A. I think the jury is still out about the hypothesis, but the idea makes sense based on work previously done outside of the eye, including studies of caveolae in the cardiovascular system. Caveolae are abundant in the two major cell types found in the eye’s outflow tract, eg, Schlemm’s canal endothelium and the trabecular meshwork. In addition to that, the outflow tract is really an ideal location for caveolae to function as mechanosensors, as this tissue is subject to unique mechanical forces. It is conceivable that caveolae mechanically sense IOP and transduce different signaling pathways in these cell types, as well as, possibly, transduce a variety of signals even in the same cell. They may also protect cells from IOP spike by buffering membrane strain.
Q. How important was BrightFocus funding in giving a start to your research in this area?
A. BrightFocus funding was absolutely essential for me to develop this area of research. While my laboratory has had longstanding interest in lipid rafts and caveolae in the back of the eye (in the retina and retinal pigment epithelium), we had no experience on outflow function and IOP regulation. The ability to develop strong collaborations and interactions with leaders in this area (Drs. Stamer and Tamm), through BrightFocus support, have been crucial in accelerating my learning curve in this research area.
Q. Do gene studies show that CAV1/2 mutations affect additional parts of the eye (in addition to the drainage pathway)?
A. So far, it is not really clear what functional consequences the gene variants at the CAV1/2 locus have, if any, even in regards to the drainage pathway. It is becoming clear that caveolae contribute to other important functions in the eye, including transcellular transport across the blood-retinal barrier, retinal inflammatory signaling, corneal wound healing, and likely other functions.
Q. Your lab website mentions that abnormalities in CAV1 also are linked to a reduction in synaptic connections, and may contribute to age-related cognitive decline. Are you investigating that angle?
A. We have some interest in aging and cognitive decline and are focusing our efforts on vasculature in the CNS (both brain and retina). I would note that other laboratories have been actively working in this area and have suggested caveolae-deficient mice as a model for Alzheimer’s.
Q. Speculatively, do you think caveolae dysfunction relates mostly to CAV1/2 genetic variants, or is it possible that caveolae just wear out over time?
A. This is a really interesting question.
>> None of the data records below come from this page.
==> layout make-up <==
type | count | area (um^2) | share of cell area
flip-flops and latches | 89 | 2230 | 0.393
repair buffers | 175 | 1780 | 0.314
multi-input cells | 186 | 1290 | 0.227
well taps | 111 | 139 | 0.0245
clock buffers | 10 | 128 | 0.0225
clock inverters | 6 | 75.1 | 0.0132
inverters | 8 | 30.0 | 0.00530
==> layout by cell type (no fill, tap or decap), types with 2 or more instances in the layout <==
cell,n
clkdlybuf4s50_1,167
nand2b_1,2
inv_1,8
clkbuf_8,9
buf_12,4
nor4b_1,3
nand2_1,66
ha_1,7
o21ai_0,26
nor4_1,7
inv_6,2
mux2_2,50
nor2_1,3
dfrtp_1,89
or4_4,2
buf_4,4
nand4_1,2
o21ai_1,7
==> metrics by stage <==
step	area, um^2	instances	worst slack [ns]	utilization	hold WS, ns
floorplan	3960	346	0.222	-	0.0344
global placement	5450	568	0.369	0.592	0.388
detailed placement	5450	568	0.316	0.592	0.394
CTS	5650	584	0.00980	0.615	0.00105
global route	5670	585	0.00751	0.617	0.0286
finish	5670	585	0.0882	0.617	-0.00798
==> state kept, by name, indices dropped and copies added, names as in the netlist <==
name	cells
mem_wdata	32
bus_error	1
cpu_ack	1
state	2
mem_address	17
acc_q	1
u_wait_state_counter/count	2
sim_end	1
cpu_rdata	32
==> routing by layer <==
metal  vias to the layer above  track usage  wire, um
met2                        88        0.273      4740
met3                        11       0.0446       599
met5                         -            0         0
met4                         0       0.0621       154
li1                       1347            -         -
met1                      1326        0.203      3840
<file path="src/rtl/iot_sensor_pkg.sv">
// Shared types and constants for the IoT sensor pipeline.
// The framer's timestamp option is selected by the FRAMER_TIMESTAMP_EN macro.
package iot_sensor_pkg;

  // Sensor IDs as they come out of the arbiter
  localparam logic [1:0] SENSOR_TEMPERATURE = 2'd0;
  localparam logic [1:0] SENSOR_HUMIDITY    = 2'd1;
  localparam logic [1:0] SENSOR_MOTION      = 2'd2;

  // Packet length without the timestamp option, and with it
  localparam int PKT_LEN_BASE = 5;
  localparam int PKT_LEN_TS   = 7;

  // Framer byte states; TSH/TSL are only reachable with timestamps enabled
  typedef enum logic [2:0] {
    IDLE,
    HDR,
    IDB,
    DHI,
    DLO,
    TSH,
    TSL,
    CHK
  } framer_state_t;

  // Second packet byte: sequence number in the top nibble, sensor ID at the bottom
  function automatic logic [7:0] id_seq_byte(input logic [3:0] seq, input logic [1:0] id);
    return {seq, 2'b00, id};
  endfunction

endpackage

</file>
<file path="src/rtl/framer_checksum.sv">
// Running packet checksum (byte-wise XOR).
// Kept behind a clear/update/value interface so a CRC can replace it without
// touching the framer FSM.
module framer_checksum (
  input  logic       clk,
  input  logic       rst,
  input  logic       clear,
  input  logic       update,
  input  logic [7:0] din,
  output logic [7:0] value
);

  logic [7:0] acc;

  // Clear restarts the sum; a simultaneous update seeds it with the first byte
  always_ff @(posedge clk) begin
    if (rst) begin
      acc <= 8'h00;
    end else if (clear) begin
      acc <= update ? din : 8'h00;
    end else if (update) begin
      acc <= acc ^ din;
    end
  end

  assign value = acc;

endmodule

</file>
<file path="src/rtl/sensor_packet_framer.sv">
// Wraps arbitrated 16-bit sensor samples into byte packets:
//   SYNC, {seq,2'b00,id}, data[15:8], data[7:0], [ts[15:8], ts[7:0]], checksum
// Define FRAMER_TIMESTAMP_EN to add the two timestamp bytes (7-byte packets).
//
// Handshakes: a transfer happens on a rising edge where valid && ready are both
// high. in_ready depends on registered state and enable only. tx_valid, once
// raised, stays high until the checksum byte transfers, and tx_data/tx_last
// hold steady while the byte is stalled.
module sensor_packet_framer
  import iot_sensor_pkg::*;
#(
  parameter logic [7:0] SYNC_BYTE = 8'hA5
) (
  input  logic        clk,
  input  logic        rst,
  input  logic        enable,
  input  logic [15:0] in_data,
  input  logic [1:0]  in_id,
  input  logic        in_valid,
  output logic        in_ready,
  output logic [7:0]  tx_data,
  output logic        tx_valid,
  input  logic        tx_ready,
  output logic        tx_last,
  output logic        busy,
  output logic [15:0] pkt_count
);

  framer_state_t state, state_next;

  logic [15:0] data_hold;
  logic [1:0]  id_hold;
  logic [3:0]  seq;

  logic        accept;
  logic        advance;
  logic        load;
  logic        done;
  logic [7:0]  byte_next;
  logic        valid_next;
  logic        last_next;
  logic [7:0]  chk_value;

`ifdef FRAMER_TIMESTAMP_EN
  logic [15:0] ts_cnt;
  logic [15:0] ts_hold;

  // Free-running cycle counter, wraps naturally at 16'hFFFF
  always_ff @(posedge clk) begin
    if (rst) begin
      ts_cnt <= 16'h0000;
    end else begin
      ts_cnt <= ts_cnt + 16'd1;
    end
  end
`endif

  assign in_ready = (state == IDLE) && enable;
  assign accept   = in_valid && in_ready;
  assign advance  = tx_valid && tx_ready;
  assign busy     = (state != IDLE);

  // Next state and the next byte to present; load marks bytes fed to the checksum
  always_comb begin
    state_next = state;
    byte_next  = tx_data;
    valid_next = tx_valid;
    last_next  = tx_last;
    load       = 1'b0;
    done       = 1'b0;
    case (state)
      IDLE: begin
        if (accept) begin
          state_next = HDR;
          byte_next  = SYNC_BYTE;
          valid_next = 1'b1;
          last_next  = 1'b0;
          load       = 1'b1;
        end
      end
      HDR: begin
        if (advance) begin
          state_next = IDB;
          byte_next  = id_seq_byte(seq, id_hold);
          load       = 1'b1;
        end
      end
      IDB: begin
        if (advance) begin
          state_next = DHI;
          byte_next  = data_hold[15:8];
          load       = 1'b1;
        end
      end
      DHI: begin
        if (advance) begin
          state_next = DLO;
          byte_next  = data_hold[7:0];
          load       = 1'b1;
        end
      end
`ifdef FRAMER_TIMESTAMP_EN
      DLO: begin
        if (advance) begin
          state_next = TSH;
          byte_next  = ts_hold[15:8];
          load       = 1'b1;
        end
      end
      TSH: begin
        if (advance) begin
          state_next = TSL;
          byte_next  = ts_hold[7:0];
          load       = 1'b1;
        end
      end
      TSL: begin
        if (advance) begin
          state_next = CHK;
          byte_next  = chk_value;
          last_next  = 1'b1;
        end
      end
`else
      DLO: begin
        if (advance) begin
          state_next = CHK;
          byte_next  = chk_value;
          last_next  = 1'b1;
        end
      end
`endif
      CHK: begin
        if (advance) begin
          state_next = IDLE;
          valid_next = 1'b0;
          last_next  = 1'b0;
          done       = 1'b1;
        end
      end
      default: begin
        state_next = IDLE;
        valid_next = 1'b0;
        last_next  = 1'b0;
      end
    endcase
  end

  // State register
  always_ff @(posedge clk) begin
    if (rst) begin
      state <= IDLE;
    end else begin
      state <= state_next;
    end
  end

  // Registered byte stream outputs
  always_ff @(posedge clk) begin
    if (rst) begin
      tx_data  <= 8'h00;
      tx_valid <= 1'b0;
      tx_last  <= 1'b0;
    end else begin
      tx_data  <= byte_next;
      tx_valid <= valid_next;
      tx_last  <= last_next;
    end
  end

  // Sample capture on accept; sequence and packet counters on completion
  always_ff @(posedge clk) begin
    if (rst) begin
      data_hold <= 16'h0000;
      id_hold   <= 2'd0;
      seq       <= 4'd0;
      pkt_count <= 16'h0000;
`ifdef FRAMER_TIMESTAMP_EN
      ts_hold   <= 16'h0000;
`endif
    end else begin
      if (accept) begin
        data_hold <= in_data;
        id_hold   <= in_id;
`ifdef FRAMER_TIMESTAMP_EN
        ts_hold   <= ts_cnt;
`endif
      end
      if (done) begin
        seq <= seq + 4'd1;
        if (pkt_count != 16'hFFFF) begin
          pkt_count <= pkt_count + 16'd1;
        end
      end
    end
  end

  framer_checksum u_checksum (
    .clk    (clk),
    .rst    (rst),
    .clear  (accept),
    .update (load),
    .din    (byte_next),
    .value  (chk_value)
  );

endmodule

</file>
There is some evidence that the expression level of caveolins changes with age. However, this appears to be cell context-specific. For example, in the brain, caveolin-1 levels decline with age but in the corneal epithelium they increase. It is not yet clear whether expression of caveolins or caveolae numbers change with age in the outflow tract or retina, but this is an area of interest in my laboratory.
Q. You started out as a retinal researcher and moved over to glaucoma with this project. What’s next, and where do your burning interests lie?
A. I guess I would consider myself a retinal as well as a glaucoma researcher. We have ongoing projects in the retina as well, and the idea of bridging these areas is an interest of mine. In reality, I consider the outflow/IOP project to be a “vascular biology” question, and one that can be informed by research in a variety of areas. The mixing of glaucoma-relevant research in both the anterior and posterior segments of the eye was one of the very beneficial things that came out of the “Basic Science Catalyzing Treatments for Glaucoma” symposium sponsored by BrightFocus, ISER, and others. It proved really interesting and has helped to facilitate interactions between experts in these areas.